Objective To evaluate the longer-term safety and efficacy of secukinumab, a fully human monoclonal antiinterleukin-17A antibody, in patients with rheumatoid arthritis.

Methods In this 52-week, double-blind, placebo-controlled (up to Week 20) study (NCT00928512), patients responding inadequately to disease-modifying antirheumatic drugs (DMARD) or biologics were randomized to receive monthly subcutaneous injections of secukinumab (25, 75, 150, or 300 mg), or placebo. The efficacy and safety results up to Week 20 have been reported previously. Here, efficacy results from Week 20 to 52 and safety results from Week 20 to 60 are presented.

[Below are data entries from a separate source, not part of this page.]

$ cat src/include/pcore_lsu_cfg.svh
`ifndef PCORE_LSU_CFG_SVH
`define PCORE_LSU_CFG_SVH

// Data and address width
`define XLEN 32

// Upstream credits, also the execute request queue depth
`define LSU_REQ_CREDITS 2

// Memory link credits, also the dmem request buffer depth
`define DMEM_CREDITS 2

// Word-address bits of the data memory
`define DMEM_DEPTH_LOG2 8

// In-flight metadata queue depth
// Must cover DMEM_CREDITS plus the issue and ack stages
`define LSU_INFLIGHT 4

`endif

$ cat src/lsu_pkg.sv
`include "pcore_lsu_cfg.svh"

package lsu_pkg;

   // Load kinds
   typedef enum logic [2:0] {
      LD_NONE,
      LB,
      LBU,
      LH,
      LHU,
      LW
   } ld_ops_e;

   // Store kinds
   typedef enum logic [1:0] {
      ST_NONE,
      SB,
      SH,
      SW
   } st_ops_e;

   // Request from the execute stage
   typedef struct packed {
      logic              valid;
      ld_ops_e           ld_ops;
      st_ops_e           st_ops;
      logic [4:0]        rd_addr;
      logic [`XLEN-1:0]  addr;
      logic [`XLEN-1:0]  w_data;
   } exe2lsu_s;

   // One bus word with its halfword and byte lane views
   typedef union packed {
      logic [`XLEN-1:0]  word;
      logic [1:0][15:0]  hword;
      logic [3:0][7:0]   bytes;
   } dbus_word_u;

   // LSU to data memory
   typedef struct packed {
      logic              valid;
      logic [`XLEN-1:0]  addr;
      dbus_word_u        w_data;
      logic [3:0]        byte_en;
      logic              wr;
   } lsu2dbus_s;

   // Data memory response
   typedef struct packed {
      logic              ack;
      dbus_word_u        r_data;
   } dbus2lsu_s;

   // Per-access data kept until the ack
   typedef struct packed {
      ld_ops_e           ld_ops;
      logic [4:0]        rd_addr;
      logic [1:0]        byte_off;
      logic              misaligned;
   } lsu_meta_s;

   // Writeback record
   typedef struct packed {
      logic              valid;
      logic [4:0]        rd_addr;
      logic              rd_wr_req;
      logic [`XLEN-1:0]  r_data;
      logic              misaligned;
   } lsu2wrb_s;

endpackage

$ cat src/lsu_decode.sv
`timescale 1ns/1ps

module lsu_decode (
   input  lsu_pkg::exe2lsu_s   req_i,
   output lsu_pkg::lsu2dbus_s  dbus_o,
   output lsu_pkg::lsu_meta_s  meta_o
);

   logic                 is_half;
   logic                 is_word;
   logic                 is_store;
   logic                 misaligned;
   logic [1:0]           byte_off;
   logic [3:0]           byte_en;
   lsu_pkg::dbus_word_u  st_data;

   assign byte_off = req_i.addr[1:0];
   assign is_store = (req_i.st_ops != lsu_pkg::ST_NONE);

   assign is_half = (req_i.ld_ops == lsu_pkg::LH) ||
                    (req_i.ld_ops == lsu_pkg::LHU) ||
                    (req_i.st_ops == lsu_pkg::SH);

   assign is_word = (req_i.ld_ops == lsu_pkg::LW) ||
                    (req_i.st_ops == lsu_pkg::SW);

   // Halfword on an odd byte, or word off a word boundary
   assign misaligned = (is_half && byte_off[0]) ||
                       (is_word && (byte_off != 2'b00));

   // Lane placement and byte enables
   always_comb begin
      byte_en      = 4'b0000;
      st_data.word = req_i.w_data;
      case (req_i.st_ops)
         lsu_pkg::SB: begin
            byte_en = 4'b0001 << byte_off;
            for (int i = 0; i < 4; i++) begin
               st_data.bytes[i] = req_i.w_data[7:0];
            end
         end
         lsu_pkg::SH: begin
            byte_en          = byte_off[1] ? 4'b1100 : 4'b0011;
            st_data.hword[0] = req_i.w_data[15:0];
            st_data.hword[1] = req_i.w_data[15:0];
         end
         lsu_pkg::SW: begin
            byte_en = 4'b1111;
         end
         default: begin
            byte_en = 4'b0000;
         end
      endcase
      // No lanes are written for a bad address
      if (misaligned) begin
         byte_en = 4'b0000;
      end
   end

   assign dbus_o.valid   = req_i.valid;
   assign dbus_o.addr    = req_i.addr;
   assign dbus_o.w_data  = st_data;
   assign dbus_o.byte_en = byte_en;
   assign dbus_o.wr      = is_store && !misaligned;

   assign meta_o.ld_ops     = req_i.ld_ops;
   assign meta_o.rd_addr    = req_i.rd_addr;
   assign meta_o.byte_off   = byte_off;
   assign meta_o.misaligned = misaligned;

endmodule

$ cat src/lsu_execute.sv
`timescale 1ns/1ps
`include "pcore_lsu_cfg.svh"

module lsu_execute (
   input  logic                clk_i,
   input  logic                rst_n_i,
   input  lsu_pkg::exe2lsu_s   req_i,
   output logic                exe_credit_o,
   input  logic                dmem_credit_i,
   output lsu_pkg::lsu2dbus_s  dbus_o,
   output logic                issue_o,
   output lsu_pkg::lsu_meta_s  meta_o
);

   localparam int QDEPTH = `LSU_REQ_CREDITS;
   localparam int PTR_W  = (QDEPTH > 1) ? $clog2(QDEPTH) : 1;
   localparam int CNT_W  = $clog2(QDEPTH + 1);
   localparam int CRD_W  = $clog2(`DMEM_CREDITS + 1);

   lsu_pkg::lsu2dbus_s  dec_bus;
   lsu_pkg::lsu_meta_s  dec_meta;
   lsu_pkg::lsu2dbus_s  bus_q  [QDEPTH];
   lsu_pkg::lsu_meta_s  meta_q [QDEPTH];

   logic [PTR_W-1:0]    wr_ptr_q;
   logic [PTR_W-1:0]    rd_ptr_q;
   logic [CNT_W-1:0]    count_q;
   logic [CRD_W-1:0]    credits_q;
   logic                push;
   logic                issue;

   function automatic logic [PTR_W-1:0] ptr_next(input logic [PTR_W-1:0] ptr);
      return (ptr == PTR_W'(QDEPTH - 1)) ? '0 : ptr + 1'b1;
   endfunction

   lsu_decode u_decode (
      .req_i  (req_i),
      .dbus_o (dec_bus),
      .meta_o (dec_meta)
   );

   // Sender holds a credit for every valid beat, so no full check
   assign push  = dec_bus.valid;
   assign issue = (count_q != '0) && (credits_q != '0);

   always_ff @(posedge clk_i or negedge rst_n_i) begin
      if (!rst_n_i) begin
         wr_ptr_q <= '0;
         rd_ptr_q <= '0;
         count_q  <= '0;
      end else begin
         if (push) begin
            wr_ptr_q <= ptr_next(wr_ptr_q);
         end
         if (issue) begin
            rd_ptr_q <= ptr_next(rd_ptr_q);
         end
         count_q <= count_q + CNT_W'(push) - CNT_W'(issue);
      end
   end

   // Queue storage
   always_ff @(posedge clk_i) begin
      if (push) begin
         bus_q[wr_ptr_q]  <= dec_bus;
         meta_q[wr_ptr_q] <= dec_meta;
      end
   end

   // Memory credits, spent on issue and restored by dmem
   always_ff @(posedge clk_i or negedge rst_n_i) begin
      if (!rst_n_i) begin
         credits_q <= CRD_W'(`DMEM_CREDITS);
      end else begin
         credits_q <= credits_q - CRD_W'(issue) + CRD_W'(dmem_credit_i);
      end
   end

   always_comb begin
      dbus_o       = bus_q[rd_ptr_q];
      dbus_o.valid = issue;
   end

   assign meta_o  = meta_q[rd_ptr_q];
   assign issue_o = issue;

   // A queue slot frees up on every issue
   assign exe_credit_o = issue;

endmodule

$ cat config.mk
export PLATFORM = sky130hd
export DESIGN_NAME = lsu_execute
export DESIGN_NICKNAME = d
export VERILOG_FILES = /design/src/lsu_pkg.sv /design/src/lsu_decode.sv /design/src/lsu_execute.sv
export VERILOG_INCLUDE_DIRS = /design/src /design/src/include
export SDC_FILE = /design/constraint.sdc
export NUM_CORES = 1
export LEC_CHECK = 0
export BUFFER_PORTS_ARGS = -buffer_cell sky130_fd_sc_hd__buf_2
export CAP_MARGIN = 10
export CELL_PAD_IN_SITES_DETAIL_PLACEMENT = 1
export CELL_PAD_IN_SITES_GLOBAL_PLACEMENT = 1
export CORE_ASPECT_RATIO = 0.7
export CORE_MARGIN = 5
export CORE_UTILIZATION = 49
export CTS_BUF_LIST = sky130_fd_sc_hd__clkbuf_4 sky130_fd_sc_hd__clkbuf_8
export DETAILED_ROUTE_END_ITERATION = 16
export GPL_TIMING_DRIVEN = 0
export PLACE_DENSITY_LB_ADDON = 0.1
export SYNTH_ARGS = -nofsm -noshare
export SYNTH_HDL_FRONTEND = slang
export SYNTH_SLANG_ARGS = --single-unit
$ cat constraint.sdc
create_clock -name clk_i -period 7.15 [get_ports clk_i]
set_input_delay 1.43 -clock clk_i [delete_from_list [all_inputs] [get_ports clk_i]]
set_output_delay 1.43 -clock clk_i [all_outputs]
set_load 0.02 [all_outputs]
==> impl_metrics.csv <==
group,metric,value,unit
power_and_ir_drop,p_leak,3.082,nW
global_route,antenna_found_initial,2,
synth,ys_warn_count,0,
die,die_h,106.1,um
global_route,grt_util_met2,32.23,%
critical_path,arrival,2.05,ns
power_and_ir_drop,ir_drop,0.0001931,V
placed_design,dpl_cell_area,0.007586,mm^2
final_layout,final_util,61.08,%
cts,tritoncts,"done",
synth,yosys.cell_types.count,30,
placed_design,globalplace.congestion,0.7347,
worst_hold_path,hold_class,"flop to flop",
final_layout,nFillCells,1242,
global_route,use_met3,6.817,%
sta,relSlewSlack,59.01,%
placed_design,dp_hpwl,10.26,mm
final_layout,layout.nets,632,
critical_path,path_cells,"buf_2, buf_2, buf_4, mux2_2, buf_2",
synth,yosysTopAreaCellShare,72.46,%
global_route,grt_pass1_vias,4188,
final_layout,syn2layout_area_growth,23.30,%
critical_path,critPathRequiredTime,5.72,ns
critical_path,crit_path_start,"rd_ptr_q$_DFFE_PN0P_",
placed_design,dp_cells,695,
power_and_ir_drop,finalPower,3.107,mW
final_layout,final_cell_area,0.007971,mm^2
sta,grt_setup_unrepaired,"no",
die,floorplan.core_area,0.01305,mm^2
detailed_routing,vias_per_cell,5.180,
cts,clockBufferDepth,2,
detailed_routing,drt_iter0_drc,141,
synth,ys_seq_elements,162,
sta,slew_viol_final,0,
sta,final.setup.worst_slack,3.674,ns
critical_path,regToRegStartpoint,"wr_ptr_q$_DFFE_PN0P_",
global_route,grt_busiest_layer,"met2",
sta,hold_viol,0,
cts,numCtsBuffers,17,
sta,finClkSkew,0.01650,ns
sta,tns,0,ns
synth,ys_seq_area_share,74.80,%
critical_path,slowest_stage,"mux2_2",
flow_run,drv_cap,0,
critical_path,crit_top_cell,"buf_2",
critical_path,crit_path_end_kind,"output pin",
sta,whs,0.5621,ns
global_route,grt_pass1_wl,22.43,mm
critical_path,max_stage_delay,0.37,ns
placed_design,dp_slack,3.947,ns
final_layout,final_cells,727,
synth,syn_nets,449,
cts,cts.sinks,162,
global_route,gr-usage-all-layers,18.80,%
sta,final-setup-viol-count,0,
synth,syn_area,0.006465,mm^2
detailed_routing,drc_errors,0,
cts,clkTransAtPathRegs,0.09,ns
worst_hold_path,hold_path.startpoint,"credits_q[1]$_DFF_PN1_",
cts,cts.htree.levels,4,
cts,clock_latency,0.44,ns
detailed_routing,firstDrtPassIters,4,
critical_path,worstSetupStartpointType,"flop",
cts,cts_setup_buffers,0,
cts,cts_resized,0,
die,ios,161,
detailed_routing,ant_nets,0,
detailed_routing,num_vias,3766,
sta,fin_crit,3.476,ns
detailed_routing,drt-total-wl,14.36,mm
global_route,grt_use_met1,22.52,%
sta,fmax,287.7,MHz
synth,syn_avg_cell_area,17.71,um^2
synth,synth_top_cell_by_area,"edfxtp_1",
sta,worstMarginPinSlew,0.6136,ns
critical_path,worstSetupPathType,"flop to output pin",
placed_design,portBuffers,160,
cts,cts_hold_buf,0,
synth,syn-instance-count,365,
die,initial_core_util,49.54,%
synth,synth_area_leaders,"edfxtp_1 (72%), mux2_2 (14%), dfrtp_1 (1.9%)",
sta,period_share,48.61,%
detailed_routing,wire_per_inst,19.75,um
status,status,"complete, no violations",
die,die_x,147.3,um
global_route,grt_max_degree,43,
cts,cts_root_buffer,"clkbuf_8",
die,dieArea,0.01563,mm^2
power_and_ir_drop,power_density,389.8,mW/mm^2
die,rows,35,
final_layout,multi_input_area,0.001486,mm^2
final_layout,diodes,0,
final_layout,regArea,0.004836,mm^2
final_layout,layout-drive-gt1-share,52.05,%
critical_path,critPathMaxFanout,10,
global_route,gr-total-overflow,0,
-- logic make-up (layout without fill, tap and decap cells) --
logic type / Yosys count / after routing / share of synthesized area (%)
compound gates: 46 / 46 / 4.897
xor+xnor: 4 / 4 / 0.5420
fa+ha+maj: 6 / 6 / 1.161
buf+inv: 33 / 229 / 2.361
flops: 162 / 162 / 74.80
mux: 78 / 78 / 13.59
simple gates: 36 / 36 / 2.652
-- area by class of cell --
| cell class | instances | share of cell area (%) |
|---|---|---|
| Buffer | 21 | 1.350 |
| Timing Repair Buffer | 164 | 11.33 |
| Tap cell | 166 | 2.606 |
| Clock buffer | 20 | 3.296 |
| Sequential cell | 162 | 60.67 |
| Multi-Input combinational cell | 170 | 18.65 |
| Clock inverter | 12 | 1.538 |
| Inverter | 12 | 0.5651 |
-- per-layer routing --
| metal | share of wire [%] | vias to the layer above |
|---|---|---|
| met1 | 41 | 1864 |
| met4 | 1.1 | 4 |
| met5 | 0.10 | - |
| met2 | 50 | 105 |
| met3 | 7.0 | 19 |
| li1 | - | 1774 |
-- where the power goes --
group	internal [mW]	total (mW)	switching (mW)
combinational	0.456	1.14	0.686
clock	0.299	0.642	0.342
sequential	1.27	1.32	0.0496
-- final timing paths --
check                                         endpoint  slack [ns]  depth (start not counted)
max in group asynchronous       credits_q[1]$_DFF_PN1_        6.12                          1
worst min-delay path            credits_q[1]$_DFF_PN1_        0.56                          2
worst min register to register  credits_q[1]$_DFF_PN1_        0.56                          2
min in group asynchronous         wr_ptr_q$_DFFE_PN0P_        0.79                          1
worst max register to register  bus_q[0][33]$_DFFE_PP_        5.41                          3
worst max-delay path                         meta_o[0]        3.67                          5
-- registers in the layout, summed over array words and instances (netlist names) --
name	cells
bus_q	138
count_q	2
credits_q	2
meta_q	18
rd_ptr_q	1
wr_ptr_q	1
-- layout by cell type, fill, tap and decap left out, drive strengths merged, types with 10 or more instances in the layout --
cell type  synthesis  routed
a21oi             11      11
buf               13     177
clkbuf             8      28
edfxtp           156     156
nand2             10      10
mux2              78      78
nor2              13      13
inv               12      17
-- synthesized netlist by cell type, drive strengths merged --
library cell  count
edfxtp          156
mux2             78
buf              13
nor2             13
inv              12
a21oi            11
nand2            10
a22o              8
a22oi             8
clkbuf            8
o22ai             8
o21ai             7
ha                6
dfrtp             5
a2111oi           2
and2              2
nand2b            2
nor2b             2
nor4              2
xnor2             2
xor2              2
a21o              1
and3b             1
dfstp             1
nand3b            1
nor3              1
nor3b             1
o31a              1
or2               1
-- worst max-delay path: cells and delay by family, from the launching register on --
family	cells	cell delay (ns)
buffers and inverters	4	0.91
flip-flops	1	0.32
multiplexers	1	0.37
No activity file was read; power rests on OpenSTA's default activity.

Results Of 237 patients randomized, 174 (73.4%) completed the study. Patients with improved American College of Rheumatology (ACR) and 28-joint Disease Activity Score (DAS28) C-reactive protein (CRP) responses at Week 16 sustained their responses through Week 52. In patients taking 150 mg of secukinumab, responses were improved through Week 52 (ACR50: Week 16 = 45%, Week 52 = 55%; DAS28-CRP ≤ 2.6: Week 16 = 25%, Week 52 = 40%). The rate of adverse events (AE) from weeks 20 to 60 was 64.8%, with most AE being mild to moderate in severity. The overall rate of infections was 31.9%, most being mild. The most predominant infection was nasopharyngitis, and was not associated with dose or concurrent neutropenia. Serious AE were reported in 21 patients (8.9%). There were 3 reports of malignancies (ovarian, lung, basal cell), and no deaths between weeks 20 and 60.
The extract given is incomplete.